** RECORDED DATA **
'''

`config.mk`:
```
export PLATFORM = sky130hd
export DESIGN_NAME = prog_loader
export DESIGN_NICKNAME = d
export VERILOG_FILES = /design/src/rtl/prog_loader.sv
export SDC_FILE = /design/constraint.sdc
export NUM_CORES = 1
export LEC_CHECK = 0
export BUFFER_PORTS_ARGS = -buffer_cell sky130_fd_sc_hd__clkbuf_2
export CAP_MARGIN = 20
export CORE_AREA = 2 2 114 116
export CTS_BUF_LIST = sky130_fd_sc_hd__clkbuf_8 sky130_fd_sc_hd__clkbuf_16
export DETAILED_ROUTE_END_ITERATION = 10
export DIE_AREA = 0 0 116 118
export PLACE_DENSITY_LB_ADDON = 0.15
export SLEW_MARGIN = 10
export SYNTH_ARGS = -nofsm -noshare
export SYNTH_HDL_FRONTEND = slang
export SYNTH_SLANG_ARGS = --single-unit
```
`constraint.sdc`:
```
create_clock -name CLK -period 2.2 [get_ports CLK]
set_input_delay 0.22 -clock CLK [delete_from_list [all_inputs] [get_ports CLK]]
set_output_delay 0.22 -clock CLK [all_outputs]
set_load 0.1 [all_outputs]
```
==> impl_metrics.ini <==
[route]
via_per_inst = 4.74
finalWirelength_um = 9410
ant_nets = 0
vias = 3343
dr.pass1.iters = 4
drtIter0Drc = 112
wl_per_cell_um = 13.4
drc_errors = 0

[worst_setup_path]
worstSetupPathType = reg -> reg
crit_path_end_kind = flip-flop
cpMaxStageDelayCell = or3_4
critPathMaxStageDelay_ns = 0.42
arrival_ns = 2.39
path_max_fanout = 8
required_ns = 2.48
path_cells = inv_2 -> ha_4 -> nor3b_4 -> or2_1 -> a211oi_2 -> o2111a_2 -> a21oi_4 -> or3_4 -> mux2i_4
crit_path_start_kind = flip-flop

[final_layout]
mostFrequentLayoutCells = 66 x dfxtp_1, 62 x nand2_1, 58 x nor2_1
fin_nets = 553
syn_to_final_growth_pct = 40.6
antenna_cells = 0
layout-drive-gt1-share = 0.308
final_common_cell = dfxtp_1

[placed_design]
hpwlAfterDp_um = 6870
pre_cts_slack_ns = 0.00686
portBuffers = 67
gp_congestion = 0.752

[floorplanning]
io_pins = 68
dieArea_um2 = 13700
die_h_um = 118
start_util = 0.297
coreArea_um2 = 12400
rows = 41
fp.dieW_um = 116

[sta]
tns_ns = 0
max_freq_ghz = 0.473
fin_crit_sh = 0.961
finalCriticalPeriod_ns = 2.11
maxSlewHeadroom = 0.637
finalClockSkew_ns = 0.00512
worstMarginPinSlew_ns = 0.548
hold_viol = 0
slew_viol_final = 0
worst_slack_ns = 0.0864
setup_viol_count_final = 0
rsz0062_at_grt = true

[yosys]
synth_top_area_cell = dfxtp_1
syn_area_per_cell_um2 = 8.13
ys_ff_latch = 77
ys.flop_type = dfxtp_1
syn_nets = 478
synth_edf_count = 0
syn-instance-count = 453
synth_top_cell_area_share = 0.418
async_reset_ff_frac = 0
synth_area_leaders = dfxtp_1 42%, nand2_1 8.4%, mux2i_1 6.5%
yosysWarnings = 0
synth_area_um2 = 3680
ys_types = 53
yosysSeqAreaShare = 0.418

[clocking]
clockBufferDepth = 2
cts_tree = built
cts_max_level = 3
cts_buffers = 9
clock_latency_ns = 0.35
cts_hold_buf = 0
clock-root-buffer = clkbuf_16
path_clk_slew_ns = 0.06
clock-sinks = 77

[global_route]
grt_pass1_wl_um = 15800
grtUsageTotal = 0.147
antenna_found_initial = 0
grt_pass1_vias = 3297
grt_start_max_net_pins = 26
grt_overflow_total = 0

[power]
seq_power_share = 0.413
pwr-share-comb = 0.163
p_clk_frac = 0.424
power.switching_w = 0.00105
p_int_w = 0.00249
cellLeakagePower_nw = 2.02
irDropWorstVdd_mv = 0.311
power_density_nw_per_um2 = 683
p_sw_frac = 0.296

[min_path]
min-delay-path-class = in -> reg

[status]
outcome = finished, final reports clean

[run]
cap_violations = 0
## src/rtl/uart_program_loader_if.sv

```systemverilog
// uart_program_loader_if
//   Groups the loader's UART and instruction-memory signals.
//   master : the loader (consumes rx/tx-idle, drives tx and memory write port)
//   slave  : the environment (UART rx/tx and instruction memory)
//   Signals: rx_done_tick/rx_bus (received byte strobe), tx_done_tick (tx idle),
//            tx_start/tx_bus (status byte), mem_we/mem_addr/mem_wdata (word write).
interface uart_program_loader_if #(
    parameter int ADDR_W = 8
);
    logic              rx_done_tick;
    logic [7:0]        rx_bus;
    logic              tx_done_tick;
    logic              tx_start;
    logic [7:0]        tx_bus;
    logic              mem_we;
    logic [ADDR_W-1:0] mem_addr;
    logic [31:0]       mem_wdata;

    modport master (
        input  rx_done_tick, rx_bus, tx_done_tick,
        output tx_start, tx_bus, mem_we, mem_addr, mem_wdata
    );

    modport slave (
        output rx_done_tick, rx_bus, tx_done_tick,
        input  tx_start, tx_bus, mem_we, mem_addr, mem_wdata
    );
endinterface

```

## src/rtl/uart_program_loader.sv

```systemverilog
// uart_program_loader
//   Deserialises an 'L'/'l' load frame from the UART byte stream into 32-bit
//   words, writes them to instruction memory and answers with 'K' or 'E'.
//   Frame: 'L', CNT_LO, CNT_HI, N words (4 bytes each, LSB first), CSUM (XOR of data).
//   Ports:
//     top_clk, top_rst     clock, synchronous active-high reset
//     bus (master)         rx byte strobe, tx handshake, memory write port
//     rst_pipe_hold        high for the whole load, OR'ed into pipeline reset
//     load_busy            high whenever the loader is not idle
//     load_error           sticky error of the last load, cleared by the next 'L'
//   ADDR_W must be <= 16 (frame count is 16 bits).
module uart_program_loader #(
    parameter int ADDR_W  = 8,
    parameter int TIMEOUT = 50_000_000
) (
    input  logic                         top_clk,
    input  logic                         top_rst,
    uart_program_loader_if.master        bus,
    output logic                         rst_pipe_hold,
    output logic                         load_busy,
    output logic                         load_error
);
    localparam int TW = $clog2(TIMEOUT + 1);
    localparam logic [7:0] CH_K = 8'h4B;
    localparam logic [7:0] CH_E = 8'h45;

    typedef enum logic [2:0] {IDLE, CNT_LO, CNT_HI, DATA, CSUM, RESP} state_t;

    state_t            state, state_n;
    logic [7:0]        cnt_lo;
    logic [15:0]       n_words;
    logic [ADDR_W-1:0] word_idx;
    logic [1:0]        byte_cnt;
    logic [23:0]       asm_q;       // first three bytes of the word being assembled
    logic [7:0]        csum;
    logic [TW-1:0]     tmo_cnt;

    logic load_start, cnt_lo_take, cnt_hi_take, byte_take, word_done;
    logic resp_go, resp_err, tx_fire;
    logic active, tmo_exp, last_word, n_bad;
    logic [15:0] n_in;

    assign n_in      = {bus.rx_bus, cnt_lo};
    assign n_bad     = (n_in == 16'd0) || ({1'b0, n_in} > 17'(2**ADDR_W));
    assign last_word = ({1'b0, n_words} == (17'(word_idx) + 17'd1));
    assign active    = (state == CNT_LO) || (state == CNT_HI) ||
                       (state == DATA)   || (state == CSUM);
    // A byte arriving in the expiry cycle wins over the timeout.
    assign tmo_exp   = active && !bus.rx_done_tick && (tmo_cnt == TW'(TIMEOUT));

    assign load_busy    = (state != IDLE);
    assign bus.tx_start = tx_fire;

    always_comb begin
        state_n     = state;
        load_start  = 1'b0;
        cnt_lo_take = 1'b0;
        cnt_hi_take = 1'b0;
        byte_take   = 1'b0;
        word_done   = 1'b0;
        resp_go     = 1'b0;
        resp_err    = 1'b0;
        tx_fire     = 1'b0;
        case (state)
            IDLE: if (bus.rx_done_tick && (bus.rx_bus == 8'h4C || bus.rx_bus == 8'h6C)) begin
                load_start = 1'b1;
                state_n    = CNT_LO;
            end
            CNT_LO: if (bus.rx_done_tick) begin
                cnt_lo_take = 1'b1;
                state_n     = CNT_HI;
            end
            CNT_HI: if (bus.rx_done_tick) begin
                cnt_hi_take = 1'b1;
                if (n_bad) begin
                    resp_go  = 1'b1;
                    resp_err = 1'b1;
                    state_n  = RESP;
                end else begin
                    state_n  = DATA;
                end
            end
            DATA: if (bus.rx_done_tick) begin
                byte_take = 1'b1;
                if (byte_cnt == 2'd3) begin
                    word_done = 1'b1;
                    if (last_word) state_n = CSUM;
                end
            end
            CSUM: if (bus.rx_done_tick) begin
                resp_go  = 1'b1;
                resp_err = (bus.rx_bus != csum);
                state_n  = RESP;
            end
            // rx bytes are ignored here
            RESP: if (bus.tx_done_tick) begin
                tx_fire = 1'b1;
                state_n = IDLE;
            end
            default: state_n = IDLE;
        endcase
        if (tmo_exp) begin
            resp_go  = 1'b1;
            resp_err = 1'b1;
            state_n  = RESP;
        end
    end

    always_ff @(posedge top_clk) begin
        if (top_rst) begin
            state         <= IDLE;
            cnt_lo        <= '0;
            n_words       <= '0;
            word_idx      <= '0;
            byte_cnt      <= '0;
            asm_q         <= '0;
            csum          <= '0;
            tmo_cnt       <= '0;
            bus.mem_we    <= 1'b0;
            bus.mem_addr  <= '0;
            bus.mem_wdata <= '0;
            bus.tx_bus    <= '0;
            rst_pipe_hold <= 1'b0;
            load_error    <= 1'b0;
        end else begin
            state      <= state_n;
            bus.mem_we <= word_done;
            tmo_cnt    <= (bus.rx_done_tick || !active) ? '0 : tmo_cnt + TW'(1);
            if (load_start) begin
                rst_pipe_hold <= 1'b1;
                load_error    <= 1'b0;
                csum          <= '0;
                word_idx      <= '0;
                byte_cnt      <= '0;
            end
            if (cnt_lo_take) cnt_lo <= bus.rx_bus;
            if (cnt_hi_take) n_words <= n_in;
            if (byte_take) begin
                csum     <= csum ^ bus.rx_bus;
                byte_cnt <= byte_cnt + 2'd1;
                asm_q    <= {bus.rx_bus, asm_q[23:8]};
            end
            if (word_done) begin
                bus.mem_wdata <= {bus.rx_bus, asm_q};
                bus.mem_addr  <= word_idx;
                if (!last_word) word_idx <= word_idx + 1'b1;
            end
            if (resp_go) bus.tx_bus <= resp_err ? CH_E : CH_K;
            if (tx_fire) begin
                rst_pipe_hold <= 1'b0;
                load_error    <= (bus.tx_bus == CH_E);
            end
        end
    end
endmodule
```

## src/flat_wrapper.sv

```systemverilog
// flat-port wrapper written by rule: the top's interface ports become plain ports
module uart_program_loader_flat 
#(
    parameter int ADDR_W  = 8,
    parameter int TIMEOUT = 50_000_000
)
  (top_clk, top_rst, rst_pipe_hold, load_busy, load_error, bus_rx_done_tick, bus_rx_bus, bus_tx_done_tick, bus_tx_start, bus_tx_bus, bus_mem_we, bus_mem_addr, bus_mem_wdata);
  uart_program_loader_if #(.ADDR_W(ADDR_W)) bus_i ();
  input  logic top_clk;
  input  logic top_rst;
  output logic rst_pipe_hold;
  output logic load_busy;
  output logic load_error;
  input wire logic [$bits(bus_i.rx_done_tick)-1:0] bus_rx_done_tick;
  input wire logic [$bits(bus_i.rx_bus)-1:0] bus_rx_bus;
  input wire logic [$bits(bus_i.tx_done_tick)-1:0] bus_tx_done_tick;
  output wire logic [$bits(bus_i.tx_start)-1:0] bus_tx_start;
  output wire logic [$bits(bus_i.tx_bus)-1:0] bus_tx_bus;
  output wire logic [$bits(bus_i.mem_we)-1:0] bus_mem_we;
  output wire logic [$bits(bus_i.mem_addr)-1:0] bus_mem_addr;
  output wire logic [$bits(bus_i.mem_wdata)-1:0] bus_mem_wdata;
  assign bus_i.rx_done_tick = bus_rx_done_tick;
  assign bus_i.rx_bus = bus_rx_bus;
  assign bus_i.tx_done_tick = bus_tx_done_tick;
  assign bus_tx_start = bus_i.tx_start;
  assign bus_tx_bus = bus_i.tx_bus;
  assign bus_mem_we = bus_i.mem_we;
  assign bus_mem_addr = bus_i.mem_addr;
  assign bus_mem_wdata = bus_i.mem_wdata;
  uart_program_loader #(.ADDR_W(ADDR_W), .TIMEOUT(TIMEOUT)) u_core (.top_clk(top_clk), .top_rst(top_rst), .bus(bus_i), .rst_pipe_hold(rst_pipe_hold), .load_busy(load_busy), .load_error(load_error));
endmodule
```
===== config.mk =====
export PLATFORM = sky130hd
export DESIGN_NAME = demux_reg_bank
export DESIGN_NICKNAME = d
export VERILOG_FILES = /design/src/rtl/demux_pkg.sv /design/src/rtl/demux_reg_bank_decoder.sv /design/src/rtl/demux_reg_bank.sv
export SDC_FILE = /design/constraint.sdc
export NUM_CORES = 1
export LEC_CHECK = 0
export ABC_AREA = 1
export BUFFER_PORTS_ARGS = -buffer_cell sky130_fd_sc_hd__buf_2
export CELL_PAD_IN_SITES_DETAIL_PLACEMENT = 0
export CELL_PAD_IN_SITES_GLOBAL_PLACEMENT = 1
export CORE_MARGIN = 3
export CORE_UTILIZATION = 42
export DETAILED_ROUTE_END_ITERATION = 10
export HOLD_SLACK_MARGIN = 0.1
export PLACE_DENSITY = 0.85
export SYNTH_ARGS = -nofsm -noshare
export SYNTH_HDL_FRONTEND = slang
export SYNTH_SLANG_ARGS = --single-unit

===== constraint.sdc =====
create_clock -name I_CLK -period 29.8 [get_ports I_CLK]
set_input_delay 5.96 -clock I_CLK [delete_from_list [all_inputs] [get_ports I_CLK]]
set_output_delay 5.96 -clock I_CLK [all_outputs]
set_load 0.05 [all_outputs]

===== src/rtl/demux_pkg.sv =====
// Shared definitions for the demultiplexing register bank: default geometry and select helpers.
package demux_pkg;

    localparam int C_REG_COUNT = 16;
    localparam int C_REG_DEPTH = 16;

    // Select index width for a bank of `count` registers (never narrower than one bit).
    function automatic int sel_width(input int count);
        return (count > 1) ? $clog2(count) : 1;
    endfunction

    function automatic logic is_in_range(input int unsigned select, input int unsigned width);
        return select < width;
    endfunction

endpackage


===== src/rtl/demux_reg_bank_decoder.sv =====
// Binary-to-one-hot decoder with enable; flags enabled selects that address no register.
module demux_reg_bank_decoder
    import demux_pkg::*;
#(
    parameter int P_WIDTH = C_REG_COUNT,
    localparam int SEL_W  = sel_width(P_WIDTH)
) (
    input  logic [SEL_W-1:0]   I_SELECT,
    input  logic               I_ENABLE,
    output logic [P_WIDTH-1:0] O_ONEHOT,
    output logic               O_OUT_OF_RANGE
);

    typedef logic [SEL_W-1:0] sel_t;

    // An out-of-range select simply matches no output bit.
    always_comb begin
        O_ONEHOT = '0;
        for (int i = 0; i < P_WIDTH; i++) begin
            O_ONEHOT[i] = I_ENABLE && (I_SELECT == sel_t'(i));
        end
        O_OUT_OF_RANGE = I_ENABLE && !is_in_range(32'(I_SELECT), P_WIDTH);
    end

endmodule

'''

** THE PROBLEM **
Produce a word-for-word copy of everything above from the line holding "layout-drive-gt1-share = 0.308" down to the line holding "clock-root-buffer = clkbuf_16", with both of those lines kept.

** ANSWER TO THE PROBLEM **
layout-drive-gt1-share = 0.308
final_common_cell = dfxtp_1

[placed_design]
hpwlAfterDp_um = 6870
pre_cts_slack_ns = 0.00686
portBuffers = 67
gp_congestion = 0.752

[floorplanning]
io_pins = 68
dieArea_um2 = 13700
die_h_um = 118
start_util = 0.297
coreArea_um2 = 12400
rows = 41
fp.dieW_um = 116

[sta]
tns_ns = 0
max_freq_ghz = 0.473
fin_crit_sh = 0.961
finalCriticalPeriod_ns = 2.11
maxSlewHeadroom = 0.637
finalClockSkew_ns = 0.00512
worstMarginPinSlew_ns = 0.548
hold_viol = 0
slew_viol_final = 0
worst_slack_ns = 0.0864
setup_viol_count_final = 0
rsz0062_at_grt = true

[yosys]
synth_top_area_cell = dfxtp_1
syn_area_per_cell_um2 = 8.13
ys_ff_latch = 77
ys.flop_type = dfxtp_1
syn_nets = 478
synth_edf_count = 0
syn-instance-count = 453
synth_top_cell_area_share = 0.418
async_reset_ff_frac = 0
synth_area_leaders = dfxtp_1 42%, nand2_1 8.4%, mux2i_1 6.5%
yosysWarnings = 0
synth_area_um2 = 3680
ys_types = 53
yosysSeqAreaShare = 0.418

[clocking]
clockBufferDepth = 2
cts_tree = built
cts_max_level = 3
cts_buffers = 9
clock_latency_ns = 0.35
cts_hold_buf = 0
clock-root-buffer = clkbuf_16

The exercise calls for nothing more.